Provided records =>
[Start of Attachment]

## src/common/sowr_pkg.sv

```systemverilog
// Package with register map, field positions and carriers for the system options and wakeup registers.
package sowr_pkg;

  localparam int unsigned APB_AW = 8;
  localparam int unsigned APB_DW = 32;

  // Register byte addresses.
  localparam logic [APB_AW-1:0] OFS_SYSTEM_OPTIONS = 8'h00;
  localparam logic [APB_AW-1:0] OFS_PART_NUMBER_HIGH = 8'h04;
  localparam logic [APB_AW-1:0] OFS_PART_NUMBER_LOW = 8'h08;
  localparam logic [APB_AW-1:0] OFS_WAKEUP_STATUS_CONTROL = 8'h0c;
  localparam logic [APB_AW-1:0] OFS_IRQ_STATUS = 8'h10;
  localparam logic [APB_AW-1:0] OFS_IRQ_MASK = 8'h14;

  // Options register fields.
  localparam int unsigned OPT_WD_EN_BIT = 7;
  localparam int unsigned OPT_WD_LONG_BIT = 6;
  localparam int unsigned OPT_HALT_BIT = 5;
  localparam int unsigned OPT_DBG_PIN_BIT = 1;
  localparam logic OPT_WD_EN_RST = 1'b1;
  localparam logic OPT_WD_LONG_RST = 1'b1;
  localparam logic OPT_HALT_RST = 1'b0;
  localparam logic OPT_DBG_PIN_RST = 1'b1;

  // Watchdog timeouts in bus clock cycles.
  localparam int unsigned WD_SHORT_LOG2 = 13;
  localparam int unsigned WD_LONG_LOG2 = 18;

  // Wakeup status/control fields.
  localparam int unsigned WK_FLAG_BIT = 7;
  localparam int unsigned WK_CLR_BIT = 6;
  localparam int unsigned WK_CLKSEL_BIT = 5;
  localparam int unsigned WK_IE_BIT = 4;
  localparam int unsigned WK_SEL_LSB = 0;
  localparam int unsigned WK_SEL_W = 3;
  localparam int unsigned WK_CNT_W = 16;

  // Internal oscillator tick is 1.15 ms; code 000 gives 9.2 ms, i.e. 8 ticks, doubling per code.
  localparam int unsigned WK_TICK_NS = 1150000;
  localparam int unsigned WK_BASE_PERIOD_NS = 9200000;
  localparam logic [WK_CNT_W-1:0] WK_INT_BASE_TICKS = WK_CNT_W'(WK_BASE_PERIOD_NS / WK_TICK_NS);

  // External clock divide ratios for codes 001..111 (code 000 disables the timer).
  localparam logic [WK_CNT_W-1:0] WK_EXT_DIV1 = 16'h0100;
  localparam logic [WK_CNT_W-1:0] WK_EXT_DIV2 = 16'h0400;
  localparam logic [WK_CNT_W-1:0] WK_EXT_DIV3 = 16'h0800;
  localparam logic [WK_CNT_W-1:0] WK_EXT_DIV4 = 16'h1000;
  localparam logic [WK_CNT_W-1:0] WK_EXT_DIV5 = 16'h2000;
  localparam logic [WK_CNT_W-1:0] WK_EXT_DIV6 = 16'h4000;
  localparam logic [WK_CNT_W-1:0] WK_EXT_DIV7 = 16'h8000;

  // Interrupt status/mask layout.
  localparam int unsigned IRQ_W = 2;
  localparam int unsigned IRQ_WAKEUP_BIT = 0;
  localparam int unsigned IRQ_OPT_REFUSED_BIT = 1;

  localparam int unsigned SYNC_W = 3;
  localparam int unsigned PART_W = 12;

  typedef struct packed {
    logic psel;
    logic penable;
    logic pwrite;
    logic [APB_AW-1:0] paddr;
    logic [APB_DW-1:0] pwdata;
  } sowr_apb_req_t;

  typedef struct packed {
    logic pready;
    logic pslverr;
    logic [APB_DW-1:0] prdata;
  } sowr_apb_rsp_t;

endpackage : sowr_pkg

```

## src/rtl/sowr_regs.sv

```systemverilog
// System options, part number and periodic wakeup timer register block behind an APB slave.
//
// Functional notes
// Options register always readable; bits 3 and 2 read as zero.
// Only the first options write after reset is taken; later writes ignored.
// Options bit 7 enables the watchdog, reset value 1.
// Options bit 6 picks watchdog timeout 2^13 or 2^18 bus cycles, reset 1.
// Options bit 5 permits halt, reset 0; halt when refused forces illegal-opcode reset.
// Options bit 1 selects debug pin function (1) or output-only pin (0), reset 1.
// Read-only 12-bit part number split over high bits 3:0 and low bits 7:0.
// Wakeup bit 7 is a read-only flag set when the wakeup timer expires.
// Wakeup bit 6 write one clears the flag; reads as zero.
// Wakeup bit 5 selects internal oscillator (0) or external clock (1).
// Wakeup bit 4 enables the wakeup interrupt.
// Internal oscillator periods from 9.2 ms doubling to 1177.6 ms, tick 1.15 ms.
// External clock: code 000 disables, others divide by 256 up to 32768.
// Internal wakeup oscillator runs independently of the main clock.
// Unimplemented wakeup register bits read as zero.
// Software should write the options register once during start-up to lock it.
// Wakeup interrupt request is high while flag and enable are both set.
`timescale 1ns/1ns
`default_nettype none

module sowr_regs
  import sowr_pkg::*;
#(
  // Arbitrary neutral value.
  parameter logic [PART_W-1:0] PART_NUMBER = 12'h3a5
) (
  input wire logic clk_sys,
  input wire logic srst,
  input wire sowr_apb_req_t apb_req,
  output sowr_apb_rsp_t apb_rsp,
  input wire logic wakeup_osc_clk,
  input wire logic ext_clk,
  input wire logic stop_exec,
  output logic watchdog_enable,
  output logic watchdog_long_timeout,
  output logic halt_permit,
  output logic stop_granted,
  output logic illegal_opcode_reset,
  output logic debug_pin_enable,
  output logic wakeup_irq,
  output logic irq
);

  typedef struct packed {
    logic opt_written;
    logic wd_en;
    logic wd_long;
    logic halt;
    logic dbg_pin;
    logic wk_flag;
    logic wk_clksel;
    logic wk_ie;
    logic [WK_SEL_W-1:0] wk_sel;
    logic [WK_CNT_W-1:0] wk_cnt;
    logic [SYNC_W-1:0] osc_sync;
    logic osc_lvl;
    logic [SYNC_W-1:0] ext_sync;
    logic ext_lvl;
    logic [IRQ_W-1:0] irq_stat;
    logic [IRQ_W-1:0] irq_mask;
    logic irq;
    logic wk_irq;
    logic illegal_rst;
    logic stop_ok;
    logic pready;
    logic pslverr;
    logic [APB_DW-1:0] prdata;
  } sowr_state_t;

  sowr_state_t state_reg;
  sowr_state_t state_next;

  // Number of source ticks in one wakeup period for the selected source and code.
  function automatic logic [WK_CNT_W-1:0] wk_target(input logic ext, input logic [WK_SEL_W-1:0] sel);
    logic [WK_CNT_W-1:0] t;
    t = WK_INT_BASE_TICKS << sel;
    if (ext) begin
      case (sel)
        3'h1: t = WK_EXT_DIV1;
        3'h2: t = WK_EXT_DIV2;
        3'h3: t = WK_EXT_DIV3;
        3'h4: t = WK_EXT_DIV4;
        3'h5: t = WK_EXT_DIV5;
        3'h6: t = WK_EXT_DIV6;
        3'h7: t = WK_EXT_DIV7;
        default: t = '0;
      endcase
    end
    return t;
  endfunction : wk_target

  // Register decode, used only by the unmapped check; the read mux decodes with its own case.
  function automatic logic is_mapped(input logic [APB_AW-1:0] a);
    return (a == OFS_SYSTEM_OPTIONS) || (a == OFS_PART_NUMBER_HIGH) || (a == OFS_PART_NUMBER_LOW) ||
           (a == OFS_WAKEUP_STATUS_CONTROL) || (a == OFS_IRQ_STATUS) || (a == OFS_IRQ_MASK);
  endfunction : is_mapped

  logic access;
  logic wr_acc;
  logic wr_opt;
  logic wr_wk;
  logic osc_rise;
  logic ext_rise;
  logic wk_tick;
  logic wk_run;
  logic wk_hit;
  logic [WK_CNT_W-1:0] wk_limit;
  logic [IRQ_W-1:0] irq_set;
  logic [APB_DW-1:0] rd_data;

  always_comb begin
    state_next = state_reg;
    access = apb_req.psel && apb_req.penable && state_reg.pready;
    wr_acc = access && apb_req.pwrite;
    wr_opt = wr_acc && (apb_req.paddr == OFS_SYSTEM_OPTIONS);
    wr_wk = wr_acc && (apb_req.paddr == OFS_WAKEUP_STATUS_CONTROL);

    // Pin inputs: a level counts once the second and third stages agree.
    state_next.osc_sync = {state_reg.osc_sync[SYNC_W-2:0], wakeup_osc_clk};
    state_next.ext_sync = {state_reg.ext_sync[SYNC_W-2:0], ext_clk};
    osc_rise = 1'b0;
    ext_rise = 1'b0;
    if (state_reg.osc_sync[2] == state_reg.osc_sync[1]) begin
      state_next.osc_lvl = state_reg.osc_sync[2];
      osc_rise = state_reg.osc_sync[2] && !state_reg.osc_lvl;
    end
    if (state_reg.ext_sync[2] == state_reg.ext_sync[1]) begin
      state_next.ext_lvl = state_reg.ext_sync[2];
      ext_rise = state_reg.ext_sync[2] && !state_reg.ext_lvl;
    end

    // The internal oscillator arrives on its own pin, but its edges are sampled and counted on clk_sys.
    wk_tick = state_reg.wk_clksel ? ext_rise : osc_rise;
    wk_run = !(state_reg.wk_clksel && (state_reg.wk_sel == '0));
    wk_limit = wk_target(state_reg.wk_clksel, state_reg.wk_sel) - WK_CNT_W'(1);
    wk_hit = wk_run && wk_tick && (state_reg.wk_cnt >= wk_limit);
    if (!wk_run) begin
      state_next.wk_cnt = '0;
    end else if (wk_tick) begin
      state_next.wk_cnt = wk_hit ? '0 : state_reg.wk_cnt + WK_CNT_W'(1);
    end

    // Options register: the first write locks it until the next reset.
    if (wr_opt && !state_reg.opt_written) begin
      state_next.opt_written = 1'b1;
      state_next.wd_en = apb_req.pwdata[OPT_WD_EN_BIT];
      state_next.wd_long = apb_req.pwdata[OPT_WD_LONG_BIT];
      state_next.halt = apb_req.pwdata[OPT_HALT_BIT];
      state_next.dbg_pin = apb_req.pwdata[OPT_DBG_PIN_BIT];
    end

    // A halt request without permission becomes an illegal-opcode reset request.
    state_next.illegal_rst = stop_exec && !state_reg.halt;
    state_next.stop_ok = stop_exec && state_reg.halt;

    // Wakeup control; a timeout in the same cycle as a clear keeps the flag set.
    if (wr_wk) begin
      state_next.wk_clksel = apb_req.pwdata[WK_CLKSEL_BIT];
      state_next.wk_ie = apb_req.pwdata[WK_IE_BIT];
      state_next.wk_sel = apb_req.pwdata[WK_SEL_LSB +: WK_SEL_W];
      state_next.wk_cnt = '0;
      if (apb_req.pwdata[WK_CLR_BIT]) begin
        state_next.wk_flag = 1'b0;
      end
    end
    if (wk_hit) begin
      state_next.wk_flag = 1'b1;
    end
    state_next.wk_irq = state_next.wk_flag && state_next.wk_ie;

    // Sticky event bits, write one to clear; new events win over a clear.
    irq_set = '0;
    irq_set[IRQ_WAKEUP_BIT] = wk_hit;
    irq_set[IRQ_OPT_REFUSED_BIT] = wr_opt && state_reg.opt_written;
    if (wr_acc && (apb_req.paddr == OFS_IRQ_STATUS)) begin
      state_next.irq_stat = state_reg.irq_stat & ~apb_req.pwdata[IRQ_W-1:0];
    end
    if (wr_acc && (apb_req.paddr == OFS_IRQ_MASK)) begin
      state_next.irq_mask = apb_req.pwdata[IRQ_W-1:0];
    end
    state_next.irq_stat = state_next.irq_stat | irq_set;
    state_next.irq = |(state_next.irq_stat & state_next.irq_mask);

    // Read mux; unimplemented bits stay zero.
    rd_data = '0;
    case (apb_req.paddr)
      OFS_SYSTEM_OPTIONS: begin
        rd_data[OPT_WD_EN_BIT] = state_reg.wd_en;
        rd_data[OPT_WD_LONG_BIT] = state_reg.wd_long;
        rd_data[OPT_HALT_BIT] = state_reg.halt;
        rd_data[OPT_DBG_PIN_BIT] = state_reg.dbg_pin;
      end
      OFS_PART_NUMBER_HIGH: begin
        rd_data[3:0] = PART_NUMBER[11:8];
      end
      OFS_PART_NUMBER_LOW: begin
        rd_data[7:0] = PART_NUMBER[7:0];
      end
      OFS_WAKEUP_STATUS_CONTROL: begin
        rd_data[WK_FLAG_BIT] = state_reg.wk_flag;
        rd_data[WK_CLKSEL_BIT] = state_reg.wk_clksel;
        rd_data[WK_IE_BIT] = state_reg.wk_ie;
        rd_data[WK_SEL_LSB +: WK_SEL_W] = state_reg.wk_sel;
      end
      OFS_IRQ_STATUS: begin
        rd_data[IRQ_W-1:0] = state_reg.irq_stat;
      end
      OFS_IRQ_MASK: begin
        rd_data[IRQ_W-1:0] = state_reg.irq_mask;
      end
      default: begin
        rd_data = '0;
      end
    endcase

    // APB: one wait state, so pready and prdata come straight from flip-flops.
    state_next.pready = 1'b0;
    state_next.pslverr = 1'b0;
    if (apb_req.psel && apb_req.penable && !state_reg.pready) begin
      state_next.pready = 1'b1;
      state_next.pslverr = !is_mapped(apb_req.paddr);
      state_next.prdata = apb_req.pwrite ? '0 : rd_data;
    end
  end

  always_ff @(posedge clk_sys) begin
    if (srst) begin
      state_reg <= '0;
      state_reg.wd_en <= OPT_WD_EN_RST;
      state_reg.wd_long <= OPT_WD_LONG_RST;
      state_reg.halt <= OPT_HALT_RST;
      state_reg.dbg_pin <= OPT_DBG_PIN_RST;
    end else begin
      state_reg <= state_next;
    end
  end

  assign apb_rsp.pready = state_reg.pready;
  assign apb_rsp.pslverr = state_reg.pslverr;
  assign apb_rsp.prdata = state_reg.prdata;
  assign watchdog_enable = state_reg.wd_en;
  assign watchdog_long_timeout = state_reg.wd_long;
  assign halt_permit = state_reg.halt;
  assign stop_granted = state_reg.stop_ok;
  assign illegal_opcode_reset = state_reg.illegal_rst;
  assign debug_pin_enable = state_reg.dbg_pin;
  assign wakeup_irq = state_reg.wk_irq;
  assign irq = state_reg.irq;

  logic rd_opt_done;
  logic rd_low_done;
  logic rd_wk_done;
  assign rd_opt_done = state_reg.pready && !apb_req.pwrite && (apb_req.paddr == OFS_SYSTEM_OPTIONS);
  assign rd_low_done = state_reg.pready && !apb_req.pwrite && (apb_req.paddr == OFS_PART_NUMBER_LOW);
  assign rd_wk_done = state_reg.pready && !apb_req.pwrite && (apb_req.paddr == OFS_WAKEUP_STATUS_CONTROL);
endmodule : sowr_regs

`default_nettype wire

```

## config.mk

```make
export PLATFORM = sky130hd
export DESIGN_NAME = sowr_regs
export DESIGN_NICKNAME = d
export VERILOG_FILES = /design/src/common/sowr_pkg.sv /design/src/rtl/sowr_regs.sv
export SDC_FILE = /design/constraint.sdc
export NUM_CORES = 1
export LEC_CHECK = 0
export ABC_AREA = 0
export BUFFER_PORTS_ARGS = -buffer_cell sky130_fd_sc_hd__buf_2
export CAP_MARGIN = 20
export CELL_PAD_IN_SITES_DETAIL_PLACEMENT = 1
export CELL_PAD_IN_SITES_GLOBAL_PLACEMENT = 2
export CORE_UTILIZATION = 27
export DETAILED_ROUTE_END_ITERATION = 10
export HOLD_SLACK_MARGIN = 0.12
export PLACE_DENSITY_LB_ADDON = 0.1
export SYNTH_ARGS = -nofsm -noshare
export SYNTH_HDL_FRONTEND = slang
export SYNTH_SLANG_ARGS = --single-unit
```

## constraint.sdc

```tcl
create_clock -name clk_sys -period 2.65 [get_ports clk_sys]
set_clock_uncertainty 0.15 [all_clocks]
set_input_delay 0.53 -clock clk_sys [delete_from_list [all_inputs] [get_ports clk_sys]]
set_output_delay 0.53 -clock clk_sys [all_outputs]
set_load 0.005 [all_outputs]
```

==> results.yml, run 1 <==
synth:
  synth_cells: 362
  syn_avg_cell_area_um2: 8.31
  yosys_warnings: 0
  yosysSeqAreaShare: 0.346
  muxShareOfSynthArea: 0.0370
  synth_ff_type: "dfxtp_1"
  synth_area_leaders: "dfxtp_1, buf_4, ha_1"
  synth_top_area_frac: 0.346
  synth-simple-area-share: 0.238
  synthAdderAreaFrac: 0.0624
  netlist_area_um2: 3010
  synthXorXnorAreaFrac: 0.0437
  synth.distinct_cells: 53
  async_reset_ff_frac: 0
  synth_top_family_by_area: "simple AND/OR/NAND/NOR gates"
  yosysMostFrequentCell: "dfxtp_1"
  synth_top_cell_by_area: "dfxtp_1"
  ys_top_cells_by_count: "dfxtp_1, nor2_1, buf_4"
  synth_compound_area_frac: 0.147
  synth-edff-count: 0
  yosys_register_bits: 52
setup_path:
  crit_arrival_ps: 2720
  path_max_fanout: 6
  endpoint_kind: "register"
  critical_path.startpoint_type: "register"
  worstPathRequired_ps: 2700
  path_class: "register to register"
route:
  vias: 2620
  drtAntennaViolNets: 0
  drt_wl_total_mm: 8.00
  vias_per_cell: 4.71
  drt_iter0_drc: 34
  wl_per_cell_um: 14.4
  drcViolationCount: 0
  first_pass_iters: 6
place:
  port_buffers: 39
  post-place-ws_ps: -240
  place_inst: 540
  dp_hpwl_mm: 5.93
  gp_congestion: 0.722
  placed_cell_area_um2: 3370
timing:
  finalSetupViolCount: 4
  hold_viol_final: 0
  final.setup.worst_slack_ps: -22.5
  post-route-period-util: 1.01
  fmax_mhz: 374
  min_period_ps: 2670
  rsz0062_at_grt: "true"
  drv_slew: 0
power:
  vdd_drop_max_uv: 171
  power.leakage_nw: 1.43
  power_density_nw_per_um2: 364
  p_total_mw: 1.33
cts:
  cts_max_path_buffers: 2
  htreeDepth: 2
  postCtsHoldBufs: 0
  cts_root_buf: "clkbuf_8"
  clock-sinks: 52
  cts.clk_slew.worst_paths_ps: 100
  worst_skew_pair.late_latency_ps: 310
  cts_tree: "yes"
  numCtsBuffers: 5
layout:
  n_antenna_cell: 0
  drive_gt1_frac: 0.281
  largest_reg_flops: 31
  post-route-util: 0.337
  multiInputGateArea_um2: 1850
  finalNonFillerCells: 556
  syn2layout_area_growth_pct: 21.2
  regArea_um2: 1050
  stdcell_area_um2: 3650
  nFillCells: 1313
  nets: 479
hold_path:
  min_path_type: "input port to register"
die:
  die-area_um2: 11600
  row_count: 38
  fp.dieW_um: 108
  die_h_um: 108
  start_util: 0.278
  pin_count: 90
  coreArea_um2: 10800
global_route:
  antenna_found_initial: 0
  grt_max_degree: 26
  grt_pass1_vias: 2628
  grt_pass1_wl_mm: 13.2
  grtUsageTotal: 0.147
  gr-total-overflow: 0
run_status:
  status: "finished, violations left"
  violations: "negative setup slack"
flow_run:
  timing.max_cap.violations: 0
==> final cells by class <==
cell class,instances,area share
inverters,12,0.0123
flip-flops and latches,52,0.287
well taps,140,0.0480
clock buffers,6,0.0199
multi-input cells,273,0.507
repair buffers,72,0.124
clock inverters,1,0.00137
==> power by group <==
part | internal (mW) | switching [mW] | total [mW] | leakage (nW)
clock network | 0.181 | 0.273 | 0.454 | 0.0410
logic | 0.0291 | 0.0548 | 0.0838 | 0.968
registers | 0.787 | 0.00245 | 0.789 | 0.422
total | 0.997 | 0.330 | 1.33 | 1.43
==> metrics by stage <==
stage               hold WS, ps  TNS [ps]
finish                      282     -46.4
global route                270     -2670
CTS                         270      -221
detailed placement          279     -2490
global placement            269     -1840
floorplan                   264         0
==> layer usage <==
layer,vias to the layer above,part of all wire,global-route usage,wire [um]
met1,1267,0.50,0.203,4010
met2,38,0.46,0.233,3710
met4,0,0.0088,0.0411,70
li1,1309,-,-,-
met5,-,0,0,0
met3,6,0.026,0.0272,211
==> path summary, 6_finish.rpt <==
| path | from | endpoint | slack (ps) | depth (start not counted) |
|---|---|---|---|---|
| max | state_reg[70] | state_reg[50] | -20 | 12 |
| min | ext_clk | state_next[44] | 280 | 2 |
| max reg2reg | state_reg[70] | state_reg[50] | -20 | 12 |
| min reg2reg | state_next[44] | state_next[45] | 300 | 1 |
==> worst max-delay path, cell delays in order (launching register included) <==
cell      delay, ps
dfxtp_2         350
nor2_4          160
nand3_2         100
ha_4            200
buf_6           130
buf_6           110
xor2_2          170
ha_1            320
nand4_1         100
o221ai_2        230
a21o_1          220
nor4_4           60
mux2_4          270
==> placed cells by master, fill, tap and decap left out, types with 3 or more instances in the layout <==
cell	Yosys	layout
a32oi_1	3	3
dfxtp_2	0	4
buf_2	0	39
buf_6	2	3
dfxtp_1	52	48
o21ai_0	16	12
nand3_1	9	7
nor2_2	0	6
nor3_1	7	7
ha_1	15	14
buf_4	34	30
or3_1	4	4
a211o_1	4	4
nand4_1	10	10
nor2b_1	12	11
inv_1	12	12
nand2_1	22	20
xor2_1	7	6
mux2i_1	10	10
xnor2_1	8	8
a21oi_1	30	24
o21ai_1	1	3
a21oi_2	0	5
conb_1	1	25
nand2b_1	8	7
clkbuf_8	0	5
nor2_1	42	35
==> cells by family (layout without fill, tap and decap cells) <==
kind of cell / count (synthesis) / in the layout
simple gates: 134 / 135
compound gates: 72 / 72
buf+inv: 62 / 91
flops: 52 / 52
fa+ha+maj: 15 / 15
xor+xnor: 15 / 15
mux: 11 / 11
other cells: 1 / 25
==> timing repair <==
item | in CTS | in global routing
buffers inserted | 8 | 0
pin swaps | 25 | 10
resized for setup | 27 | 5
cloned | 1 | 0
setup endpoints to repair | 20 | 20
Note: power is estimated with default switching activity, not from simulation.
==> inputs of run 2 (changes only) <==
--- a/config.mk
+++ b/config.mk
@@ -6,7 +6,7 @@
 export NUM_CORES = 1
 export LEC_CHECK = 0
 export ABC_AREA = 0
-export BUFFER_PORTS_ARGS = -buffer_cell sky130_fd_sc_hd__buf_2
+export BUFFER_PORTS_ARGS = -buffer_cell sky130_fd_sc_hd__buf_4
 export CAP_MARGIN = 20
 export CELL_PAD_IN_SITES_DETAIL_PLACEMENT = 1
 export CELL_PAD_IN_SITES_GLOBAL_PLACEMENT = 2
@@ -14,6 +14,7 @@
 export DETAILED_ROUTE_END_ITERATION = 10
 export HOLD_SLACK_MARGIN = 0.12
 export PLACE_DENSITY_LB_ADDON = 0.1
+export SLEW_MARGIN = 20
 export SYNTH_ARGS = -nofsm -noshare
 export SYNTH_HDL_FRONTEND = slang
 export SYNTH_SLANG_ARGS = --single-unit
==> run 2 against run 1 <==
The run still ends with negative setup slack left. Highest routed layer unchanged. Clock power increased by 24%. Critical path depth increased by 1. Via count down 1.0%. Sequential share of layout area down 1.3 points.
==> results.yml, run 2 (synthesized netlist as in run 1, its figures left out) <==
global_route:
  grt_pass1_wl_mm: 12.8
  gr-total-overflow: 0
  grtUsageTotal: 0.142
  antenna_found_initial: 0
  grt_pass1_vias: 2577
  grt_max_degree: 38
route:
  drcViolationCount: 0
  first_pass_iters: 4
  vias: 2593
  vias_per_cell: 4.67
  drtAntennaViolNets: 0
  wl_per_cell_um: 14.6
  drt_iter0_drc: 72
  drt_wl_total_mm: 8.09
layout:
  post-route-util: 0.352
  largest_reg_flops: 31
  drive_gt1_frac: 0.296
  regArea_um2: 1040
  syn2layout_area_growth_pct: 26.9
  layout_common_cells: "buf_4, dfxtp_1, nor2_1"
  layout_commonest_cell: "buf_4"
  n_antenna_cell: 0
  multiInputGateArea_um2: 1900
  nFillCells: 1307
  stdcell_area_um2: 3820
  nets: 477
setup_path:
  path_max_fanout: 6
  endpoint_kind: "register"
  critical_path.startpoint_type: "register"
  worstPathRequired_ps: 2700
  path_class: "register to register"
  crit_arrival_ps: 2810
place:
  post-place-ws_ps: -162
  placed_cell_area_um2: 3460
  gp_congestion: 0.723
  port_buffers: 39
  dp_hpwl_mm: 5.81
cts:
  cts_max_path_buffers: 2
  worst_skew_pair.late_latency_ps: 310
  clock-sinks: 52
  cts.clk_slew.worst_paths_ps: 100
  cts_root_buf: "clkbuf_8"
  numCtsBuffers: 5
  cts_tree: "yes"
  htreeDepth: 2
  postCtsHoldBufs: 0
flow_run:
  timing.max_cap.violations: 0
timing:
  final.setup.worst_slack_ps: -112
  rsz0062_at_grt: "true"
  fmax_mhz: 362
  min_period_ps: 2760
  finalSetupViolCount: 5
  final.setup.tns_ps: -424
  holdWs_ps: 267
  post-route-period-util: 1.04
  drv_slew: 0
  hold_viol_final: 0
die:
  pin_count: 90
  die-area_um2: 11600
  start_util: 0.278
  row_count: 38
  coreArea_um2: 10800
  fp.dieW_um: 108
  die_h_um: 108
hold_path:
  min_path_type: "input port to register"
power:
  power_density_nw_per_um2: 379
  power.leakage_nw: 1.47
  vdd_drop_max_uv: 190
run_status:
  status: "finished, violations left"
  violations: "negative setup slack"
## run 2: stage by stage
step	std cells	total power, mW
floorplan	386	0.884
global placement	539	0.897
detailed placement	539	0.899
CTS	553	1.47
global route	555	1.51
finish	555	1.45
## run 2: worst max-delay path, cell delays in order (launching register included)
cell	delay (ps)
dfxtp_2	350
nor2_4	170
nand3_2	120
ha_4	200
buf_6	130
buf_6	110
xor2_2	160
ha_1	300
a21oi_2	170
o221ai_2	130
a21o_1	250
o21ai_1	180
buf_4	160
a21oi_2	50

[End of Attachment]

Aim of the task => Each line in the data that holds the string "unit" needs to be copied.

Task answer =>
export SYNTH_SLANG_ARGS = --single-unit
 export SYNTH_SLANG_ARGS = --single-unit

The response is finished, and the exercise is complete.